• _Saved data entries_
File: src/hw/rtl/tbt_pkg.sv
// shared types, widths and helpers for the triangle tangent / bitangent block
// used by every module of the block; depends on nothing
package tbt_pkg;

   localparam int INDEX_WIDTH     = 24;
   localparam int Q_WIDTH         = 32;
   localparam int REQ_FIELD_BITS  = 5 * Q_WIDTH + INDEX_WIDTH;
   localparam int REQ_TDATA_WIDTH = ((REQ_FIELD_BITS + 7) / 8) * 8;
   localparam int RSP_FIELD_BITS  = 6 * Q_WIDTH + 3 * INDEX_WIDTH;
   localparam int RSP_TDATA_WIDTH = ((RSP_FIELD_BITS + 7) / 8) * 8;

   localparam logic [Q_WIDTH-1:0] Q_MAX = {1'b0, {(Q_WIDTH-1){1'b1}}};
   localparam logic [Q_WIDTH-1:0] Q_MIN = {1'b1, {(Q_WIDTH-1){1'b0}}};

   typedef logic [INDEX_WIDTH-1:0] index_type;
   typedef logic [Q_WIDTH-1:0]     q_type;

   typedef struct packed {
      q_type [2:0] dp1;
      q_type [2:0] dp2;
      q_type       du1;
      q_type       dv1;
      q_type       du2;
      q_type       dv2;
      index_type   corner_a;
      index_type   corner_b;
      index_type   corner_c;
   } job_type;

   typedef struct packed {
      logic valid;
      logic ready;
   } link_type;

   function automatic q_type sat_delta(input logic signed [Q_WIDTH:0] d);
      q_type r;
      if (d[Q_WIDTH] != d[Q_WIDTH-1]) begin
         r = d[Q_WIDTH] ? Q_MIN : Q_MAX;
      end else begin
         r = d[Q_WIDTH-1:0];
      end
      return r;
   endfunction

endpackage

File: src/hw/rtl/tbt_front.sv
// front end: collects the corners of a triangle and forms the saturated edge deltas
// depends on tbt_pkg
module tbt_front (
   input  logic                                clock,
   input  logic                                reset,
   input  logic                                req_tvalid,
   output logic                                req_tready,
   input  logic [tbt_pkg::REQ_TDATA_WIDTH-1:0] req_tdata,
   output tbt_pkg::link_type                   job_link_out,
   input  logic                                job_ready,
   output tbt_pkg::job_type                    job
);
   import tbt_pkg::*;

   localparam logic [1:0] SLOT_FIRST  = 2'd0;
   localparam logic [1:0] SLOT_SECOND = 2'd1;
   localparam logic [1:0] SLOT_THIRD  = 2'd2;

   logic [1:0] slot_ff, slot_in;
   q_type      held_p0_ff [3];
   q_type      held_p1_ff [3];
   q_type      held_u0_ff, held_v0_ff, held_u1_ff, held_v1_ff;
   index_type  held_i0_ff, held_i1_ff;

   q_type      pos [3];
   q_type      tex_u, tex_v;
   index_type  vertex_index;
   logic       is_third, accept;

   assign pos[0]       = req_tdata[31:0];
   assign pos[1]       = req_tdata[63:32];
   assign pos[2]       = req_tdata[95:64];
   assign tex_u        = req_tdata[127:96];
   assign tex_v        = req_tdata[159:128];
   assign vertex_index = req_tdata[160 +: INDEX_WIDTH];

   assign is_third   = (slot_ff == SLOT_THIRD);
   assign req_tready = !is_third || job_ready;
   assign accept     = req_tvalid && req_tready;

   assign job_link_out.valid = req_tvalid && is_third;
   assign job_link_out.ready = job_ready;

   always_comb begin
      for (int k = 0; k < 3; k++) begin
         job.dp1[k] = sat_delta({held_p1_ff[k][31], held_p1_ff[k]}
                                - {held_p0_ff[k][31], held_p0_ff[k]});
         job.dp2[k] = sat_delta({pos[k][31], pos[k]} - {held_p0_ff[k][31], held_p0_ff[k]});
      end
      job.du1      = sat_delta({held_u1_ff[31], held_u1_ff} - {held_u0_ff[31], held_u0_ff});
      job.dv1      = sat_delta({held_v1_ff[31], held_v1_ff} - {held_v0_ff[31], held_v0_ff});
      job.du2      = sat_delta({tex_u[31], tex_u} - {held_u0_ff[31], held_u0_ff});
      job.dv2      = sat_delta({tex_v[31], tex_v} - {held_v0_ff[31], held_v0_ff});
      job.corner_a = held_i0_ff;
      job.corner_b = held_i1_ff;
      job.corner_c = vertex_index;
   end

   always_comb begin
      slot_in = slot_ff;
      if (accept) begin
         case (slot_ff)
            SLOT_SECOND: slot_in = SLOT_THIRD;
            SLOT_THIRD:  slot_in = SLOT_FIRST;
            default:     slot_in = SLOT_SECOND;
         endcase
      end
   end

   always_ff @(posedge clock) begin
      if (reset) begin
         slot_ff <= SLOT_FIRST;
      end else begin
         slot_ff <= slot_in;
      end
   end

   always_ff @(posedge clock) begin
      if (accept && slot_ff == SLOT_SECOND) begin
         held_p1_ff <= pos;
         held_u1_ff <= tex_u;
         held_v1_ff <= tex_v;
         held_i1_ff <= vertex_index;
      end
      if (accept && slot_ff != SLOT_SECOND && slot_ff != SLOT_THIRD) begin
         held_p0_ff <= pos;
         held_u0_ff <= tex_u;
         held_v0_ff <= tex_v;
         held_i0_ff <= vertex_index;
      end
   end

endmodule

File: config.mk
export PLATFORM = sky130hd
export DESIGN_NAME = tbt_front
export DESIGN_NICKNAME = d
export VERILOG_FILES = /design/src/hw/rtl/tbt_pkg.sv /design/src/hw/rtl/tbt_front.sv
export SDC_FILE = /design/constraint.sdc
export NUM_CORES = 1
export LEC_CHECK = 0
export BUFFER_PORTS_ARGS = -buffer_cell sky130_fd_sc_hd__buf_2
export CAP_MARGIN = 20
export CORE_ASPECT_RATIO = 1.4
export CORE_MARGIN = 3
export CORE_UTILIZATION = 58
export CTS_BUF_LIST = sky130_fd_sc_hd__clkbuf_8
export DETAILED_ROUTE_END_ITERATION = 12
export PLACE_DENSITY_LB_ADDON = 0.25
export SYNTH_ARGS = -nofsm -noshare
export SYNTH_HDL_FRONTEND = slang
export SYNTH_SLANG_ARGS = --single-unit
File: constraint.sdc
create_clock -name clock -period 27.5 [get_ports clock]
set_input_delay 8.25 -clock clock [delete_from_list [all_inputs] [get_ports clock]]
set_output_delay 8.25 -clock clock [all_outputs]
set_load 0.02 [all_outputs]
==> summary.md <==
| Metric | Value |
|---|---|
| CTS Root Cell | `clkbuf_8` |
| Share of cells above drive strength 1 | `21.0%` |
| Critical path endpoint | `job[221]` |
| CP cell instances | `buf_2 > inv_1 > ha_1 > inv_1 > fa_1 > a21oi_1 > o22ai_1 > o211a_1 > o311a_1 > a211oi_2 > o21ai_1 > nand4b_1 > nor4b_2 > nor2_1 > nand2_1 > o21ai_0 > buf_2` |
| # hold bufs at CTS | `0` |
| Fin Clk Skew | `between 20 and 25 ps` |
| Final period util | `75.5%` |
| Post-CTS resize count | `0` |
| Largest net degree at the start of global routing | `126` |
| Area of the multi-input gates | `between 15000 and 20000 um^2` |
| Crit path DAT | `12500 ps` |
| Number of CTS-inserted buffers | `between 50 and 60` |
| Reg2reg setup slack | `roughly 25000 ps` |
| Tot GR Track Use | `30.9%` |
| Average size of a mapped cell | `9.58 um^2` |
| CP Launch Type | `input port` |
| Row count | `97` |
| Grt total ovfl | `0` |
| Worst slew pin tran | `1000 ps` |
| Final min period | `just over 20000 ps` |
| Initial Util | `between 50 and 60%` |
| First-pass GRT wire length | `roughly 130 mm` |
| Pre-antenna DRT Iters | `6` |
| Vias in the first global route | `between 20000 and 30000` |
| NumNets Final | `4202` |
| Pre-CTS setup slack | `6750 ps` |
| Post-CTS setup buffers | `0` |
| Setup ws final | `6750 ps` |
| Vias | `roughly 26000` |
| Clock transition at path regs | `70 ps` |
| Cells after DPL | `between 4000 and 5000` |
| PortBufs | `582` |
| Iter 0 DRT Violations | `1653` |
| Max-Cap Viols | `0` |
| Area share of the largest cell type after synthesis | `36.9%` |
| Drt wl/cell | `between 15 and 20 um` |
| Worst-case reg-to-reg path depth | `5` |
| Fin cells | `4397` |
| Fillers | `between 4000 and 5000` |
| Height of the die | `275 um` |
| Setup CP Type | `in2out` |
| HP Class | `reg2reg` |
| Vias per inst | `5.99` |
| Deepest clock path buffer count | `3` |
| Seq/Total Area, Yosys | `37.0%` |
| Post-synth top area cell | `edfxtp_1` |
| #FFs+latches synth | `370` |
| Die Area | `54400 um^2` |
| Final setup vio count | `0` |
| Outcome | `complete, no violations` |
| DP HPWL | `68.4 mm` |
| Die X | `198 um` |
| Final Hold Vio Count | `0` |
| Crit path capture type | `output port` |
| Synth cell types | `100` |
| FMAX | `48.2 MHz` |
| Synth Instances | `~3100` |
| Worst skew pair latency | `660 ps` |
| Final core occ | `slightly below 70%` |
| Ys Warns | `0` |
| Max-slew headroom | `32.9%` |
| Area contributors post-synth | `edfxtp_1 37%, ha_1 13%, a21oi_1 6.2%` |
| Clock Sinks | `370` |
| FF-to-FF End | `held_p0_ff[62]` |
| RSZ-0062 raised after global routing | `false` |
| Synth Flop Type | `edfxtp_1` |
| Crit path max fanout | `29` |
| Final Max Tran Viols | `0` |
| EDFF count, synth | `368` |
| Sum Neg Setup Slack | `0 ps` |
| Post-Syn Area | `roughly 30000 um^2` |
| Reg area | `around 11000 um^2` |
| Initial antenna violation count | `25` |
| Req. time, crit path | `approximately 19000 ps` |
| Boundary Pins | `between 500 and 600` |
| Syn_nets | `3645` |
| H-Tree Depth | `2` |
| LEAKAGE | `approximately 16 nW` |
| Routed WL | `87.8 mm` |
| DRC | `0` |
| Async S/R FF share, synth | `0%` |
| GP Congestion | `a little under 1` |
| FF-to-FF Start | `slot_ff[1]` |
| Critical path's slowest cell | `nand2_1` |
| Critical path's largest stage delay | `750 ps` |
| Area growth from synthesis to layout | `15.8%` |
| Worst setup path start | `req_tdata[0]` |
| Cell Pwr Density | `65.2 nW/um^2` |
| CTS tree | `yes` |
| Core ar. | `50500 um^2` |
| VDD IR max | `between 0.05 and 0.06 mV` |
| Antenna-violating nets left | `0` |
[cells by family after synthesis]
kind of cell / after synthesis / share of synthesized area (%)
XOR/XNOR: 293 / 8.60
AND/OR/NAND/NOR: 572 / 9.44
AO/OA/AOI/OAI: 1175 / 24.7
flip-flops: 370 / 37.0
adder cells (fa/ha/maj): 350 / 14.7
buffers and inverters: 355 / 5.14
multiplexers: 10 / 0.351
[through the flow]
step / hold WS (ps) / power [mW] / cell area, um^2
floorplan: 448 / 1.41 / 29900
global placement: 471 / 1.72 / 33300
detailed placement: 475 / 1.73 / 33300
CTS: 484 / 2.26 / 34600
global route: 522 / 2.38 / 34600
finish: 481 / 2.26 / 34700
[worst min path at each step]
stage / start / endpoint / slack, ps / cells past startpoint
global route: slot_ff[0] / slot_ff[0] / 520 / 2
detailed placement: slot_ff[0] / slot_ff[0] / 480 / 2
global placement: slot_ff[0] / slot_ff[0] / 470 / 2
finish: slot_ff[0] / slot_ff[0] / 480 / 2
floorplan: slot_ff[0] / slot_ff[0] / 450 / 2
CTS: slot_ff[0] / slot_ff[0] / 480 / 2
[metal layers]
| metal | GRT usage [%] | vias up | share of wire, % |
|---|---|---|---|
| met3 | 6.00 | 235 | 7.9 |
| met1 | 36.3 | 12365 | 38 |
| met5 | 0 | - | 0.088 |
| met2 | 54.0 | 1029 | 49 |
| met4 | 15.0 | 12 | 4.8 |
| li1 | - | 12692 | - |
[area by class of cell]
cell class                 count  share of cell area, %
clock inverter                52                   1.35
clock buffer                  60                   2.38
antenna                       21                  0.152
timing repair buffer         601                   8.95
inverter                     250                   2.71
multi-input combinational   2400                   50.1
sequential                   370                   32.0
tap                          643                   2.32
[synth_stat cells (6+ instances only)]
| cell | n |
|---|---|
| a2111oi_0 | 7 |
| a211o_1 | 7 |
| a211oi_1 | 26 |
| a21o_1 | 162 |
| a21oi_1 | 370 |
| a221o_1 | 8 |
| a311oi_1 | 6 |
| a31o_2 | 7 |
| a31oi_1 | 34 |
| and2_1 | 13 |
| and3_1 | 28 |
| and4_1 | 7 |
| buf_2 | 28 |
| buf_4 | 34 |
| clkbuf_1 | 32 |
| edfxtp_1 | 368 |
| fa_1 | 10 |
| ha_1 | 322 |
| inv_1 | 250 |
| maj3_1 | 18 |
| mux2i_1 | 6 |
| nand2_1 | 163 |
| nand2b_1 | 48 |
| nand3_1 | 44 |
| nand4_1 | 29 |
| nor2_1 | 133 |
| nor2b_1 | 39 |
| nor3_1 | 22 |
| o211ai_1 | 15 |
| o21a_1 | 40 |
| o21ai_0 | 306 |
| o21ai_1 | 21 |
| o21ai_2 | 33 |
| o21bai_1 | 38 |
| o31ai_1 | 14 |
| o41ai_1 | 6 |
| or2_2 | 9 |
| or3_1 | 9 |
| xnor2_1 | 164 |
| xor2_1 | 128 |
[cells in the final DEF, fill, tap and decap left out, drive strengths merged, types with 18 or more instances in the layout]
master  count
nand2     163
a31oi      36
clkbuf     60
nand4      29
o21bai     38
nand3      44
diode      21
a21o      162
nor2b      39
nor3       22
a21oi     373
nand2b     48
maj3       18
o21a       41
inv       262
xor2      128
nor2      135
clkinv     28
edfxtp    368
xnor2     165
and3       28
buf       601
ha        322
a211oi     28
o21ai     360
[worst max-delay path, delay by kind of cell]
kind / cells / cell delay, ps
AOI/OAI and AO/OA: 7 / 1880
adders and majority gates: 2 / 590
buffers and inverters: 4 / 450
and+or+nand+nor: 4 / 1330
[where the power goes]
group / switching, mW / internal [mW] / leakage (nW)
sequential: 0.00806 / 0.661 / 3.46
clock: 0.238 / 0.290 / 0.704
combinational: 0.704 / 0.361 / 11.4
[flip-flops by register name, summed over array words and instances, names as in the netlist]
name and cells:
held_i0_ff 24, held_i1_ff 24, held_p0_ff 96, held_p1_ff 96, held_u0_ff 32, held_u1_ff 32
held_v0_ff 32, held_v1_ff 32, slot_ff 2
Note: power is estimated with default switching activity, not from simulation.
==
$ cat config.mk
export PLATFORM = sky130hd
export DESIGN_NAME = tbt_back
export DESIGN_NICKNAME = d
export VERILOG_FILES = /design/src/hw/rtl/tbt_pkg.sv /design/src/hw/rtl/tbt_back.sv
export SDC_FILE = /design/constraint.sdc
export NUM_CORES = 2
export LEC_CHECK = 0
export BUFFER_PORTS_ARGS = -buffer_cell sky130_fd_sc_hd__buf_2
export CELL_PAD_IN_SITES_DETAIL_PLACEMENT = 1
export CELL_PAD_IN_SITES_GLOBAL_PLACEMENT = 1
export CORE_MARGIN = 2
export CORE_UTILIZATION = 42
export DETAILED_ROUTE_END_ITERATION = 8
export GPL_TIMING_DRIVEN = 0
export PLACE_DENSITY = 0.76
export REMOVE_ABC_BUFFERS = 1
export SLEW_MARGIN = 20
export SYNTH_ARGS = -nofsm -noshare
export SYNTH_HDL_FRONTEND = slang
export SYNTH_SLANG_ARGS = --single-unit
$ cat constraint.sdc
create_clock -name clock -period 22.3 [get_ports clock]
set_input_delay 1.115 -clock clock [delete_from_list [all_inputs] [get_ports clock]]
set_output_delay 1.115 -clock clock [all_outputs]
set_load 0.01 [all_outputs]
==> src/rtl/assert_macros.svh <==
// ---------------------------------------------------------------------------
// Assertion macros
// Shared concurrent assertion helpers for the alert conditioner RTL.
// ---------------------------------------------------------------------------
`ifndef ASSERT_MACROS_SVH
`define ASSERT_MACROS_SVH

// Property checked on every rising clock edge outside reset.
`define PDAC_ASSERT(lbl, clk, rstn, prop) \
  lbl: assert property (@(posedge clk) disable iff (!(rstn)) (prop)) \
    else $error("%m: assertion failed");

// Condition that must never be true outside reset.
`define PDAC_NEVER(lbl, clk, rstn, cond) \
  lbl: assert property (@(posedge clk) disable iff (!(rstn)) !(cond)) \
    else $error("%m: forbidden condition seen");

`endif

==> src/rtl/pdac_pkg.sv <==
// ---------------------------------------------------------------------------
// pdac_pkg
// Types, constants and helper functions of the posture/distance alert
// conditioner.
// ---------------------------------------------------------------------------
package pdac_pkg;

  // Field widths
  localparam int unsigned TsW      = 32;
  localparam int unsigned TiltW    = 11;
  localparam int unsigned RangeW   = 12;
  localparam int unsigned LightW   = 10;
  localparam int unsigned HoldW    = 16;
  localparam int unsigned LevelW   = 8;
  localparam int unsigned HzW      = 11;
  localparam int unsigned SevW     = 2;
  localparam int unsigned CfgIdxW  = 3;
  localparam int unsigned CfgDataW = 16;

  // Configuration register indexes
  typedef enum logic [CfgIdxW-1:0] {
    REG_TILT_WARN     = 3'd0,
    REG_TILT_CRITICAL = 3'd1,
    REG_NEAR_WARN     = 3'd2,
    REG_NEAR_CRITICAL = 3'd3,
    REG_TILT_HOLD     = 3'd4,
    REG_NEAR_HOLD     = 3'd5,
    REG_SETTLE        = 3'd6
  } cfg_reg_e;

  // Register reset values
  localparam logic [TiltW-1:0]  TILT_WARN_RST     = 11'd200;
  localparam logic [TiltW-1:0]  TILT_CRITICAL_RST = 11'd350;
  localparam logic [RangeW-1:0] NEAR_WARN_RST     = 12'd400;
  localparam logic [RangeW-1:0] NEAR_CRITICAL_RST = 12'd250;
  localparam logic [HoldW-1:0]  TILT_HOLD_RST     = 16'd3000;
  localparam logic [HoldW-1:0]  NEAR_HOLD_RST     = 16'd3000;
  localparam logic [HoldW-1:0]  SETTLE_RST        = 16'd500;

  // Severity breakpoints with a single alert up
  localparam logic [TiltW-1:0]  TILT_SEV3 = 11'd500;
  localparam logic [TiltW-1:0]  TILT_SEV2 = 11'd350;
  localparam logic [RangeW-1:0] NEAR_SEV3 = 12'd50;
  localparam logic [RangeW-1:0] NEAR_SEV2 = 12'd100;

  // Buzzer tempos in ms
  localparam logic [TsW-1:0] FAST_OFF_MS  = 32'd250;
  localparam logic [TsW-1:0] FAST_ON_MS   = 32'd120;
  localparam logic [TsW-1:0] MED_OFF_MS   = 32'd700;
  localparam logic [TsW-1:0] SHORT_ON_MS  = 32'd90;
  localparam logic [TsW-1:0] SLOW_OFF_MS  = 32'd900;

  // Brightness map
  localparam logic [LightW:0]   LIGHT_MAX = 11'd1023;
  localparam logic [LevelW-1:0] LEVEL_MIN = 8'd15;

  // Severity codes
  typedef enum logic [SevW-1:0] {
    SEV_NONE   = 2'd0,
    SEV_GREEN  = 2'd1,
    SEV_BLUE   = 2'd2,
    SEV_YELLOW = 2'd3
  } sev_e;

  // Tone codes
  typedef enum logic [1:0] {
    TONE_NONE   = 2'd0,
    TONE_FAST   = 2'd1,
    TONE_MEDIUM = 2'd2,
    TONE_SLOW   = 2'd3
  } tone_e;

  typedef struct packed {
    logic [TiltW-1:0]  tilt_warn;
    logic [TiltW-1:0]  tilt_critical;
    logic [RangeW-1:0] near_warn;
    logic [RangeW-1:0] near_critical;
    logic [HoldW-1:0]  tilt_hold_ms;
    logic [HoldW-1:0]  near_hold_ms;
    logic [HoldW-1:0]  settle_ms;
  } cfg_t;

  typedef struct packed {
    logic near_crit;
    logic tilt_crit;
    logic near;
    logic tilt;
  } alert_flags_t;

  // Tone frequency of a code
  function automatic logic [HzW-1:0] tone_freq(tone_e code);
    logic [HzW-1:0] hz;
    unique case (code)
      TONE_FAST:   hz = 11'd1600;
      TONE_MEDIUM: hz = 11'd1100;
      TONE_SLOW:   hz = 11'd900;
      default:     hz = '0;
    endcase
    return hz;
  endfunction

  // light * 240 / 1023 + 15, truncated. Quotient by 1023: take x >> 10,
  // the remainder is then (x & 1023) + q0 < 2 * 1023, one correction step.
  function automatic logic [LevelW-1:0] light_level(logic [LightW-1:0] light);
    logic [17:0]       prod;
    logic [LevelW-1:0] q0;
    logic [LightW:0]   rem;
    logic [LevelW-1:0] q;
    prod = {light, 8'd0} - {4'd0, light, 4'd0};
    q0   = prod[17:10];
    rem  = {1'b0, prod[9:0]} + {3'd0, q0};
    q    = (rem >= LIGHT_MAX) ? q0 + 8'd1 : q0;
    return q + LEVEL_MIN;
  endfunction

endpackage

• _Work to complete_
From the data above, return every line from the line that has "held_i0_ff <= vertex_index;" up to and including the line that has "export CORE_MARGIN = 3", exactly.

• _Written solution_
         held_i0_ff <= vertex_index;
      end
   end

endmodule

File: config.mk
export PLATFORM = sky130hd
export DESIGN_NAME = tbt_front
export DESIGN_NICKNAME = d
export VERILOG_FILES = /design/src/hw/rtl/tbt_pkg.sv /design/src/hw/rtl/tbt_front.sv
export SDC_FILE = /design/constraint.sdc
export NUM_CORES = 1
export LEC_CHECK = 0
export BUFFER_PORTS_ARGS = -buffer_cell sky130_fd_sc_hd__buf_2
export CAP_MARGIN = 20
export CORE_ASPECT_RATIO = 1.4
export CORE_MARGIN = 3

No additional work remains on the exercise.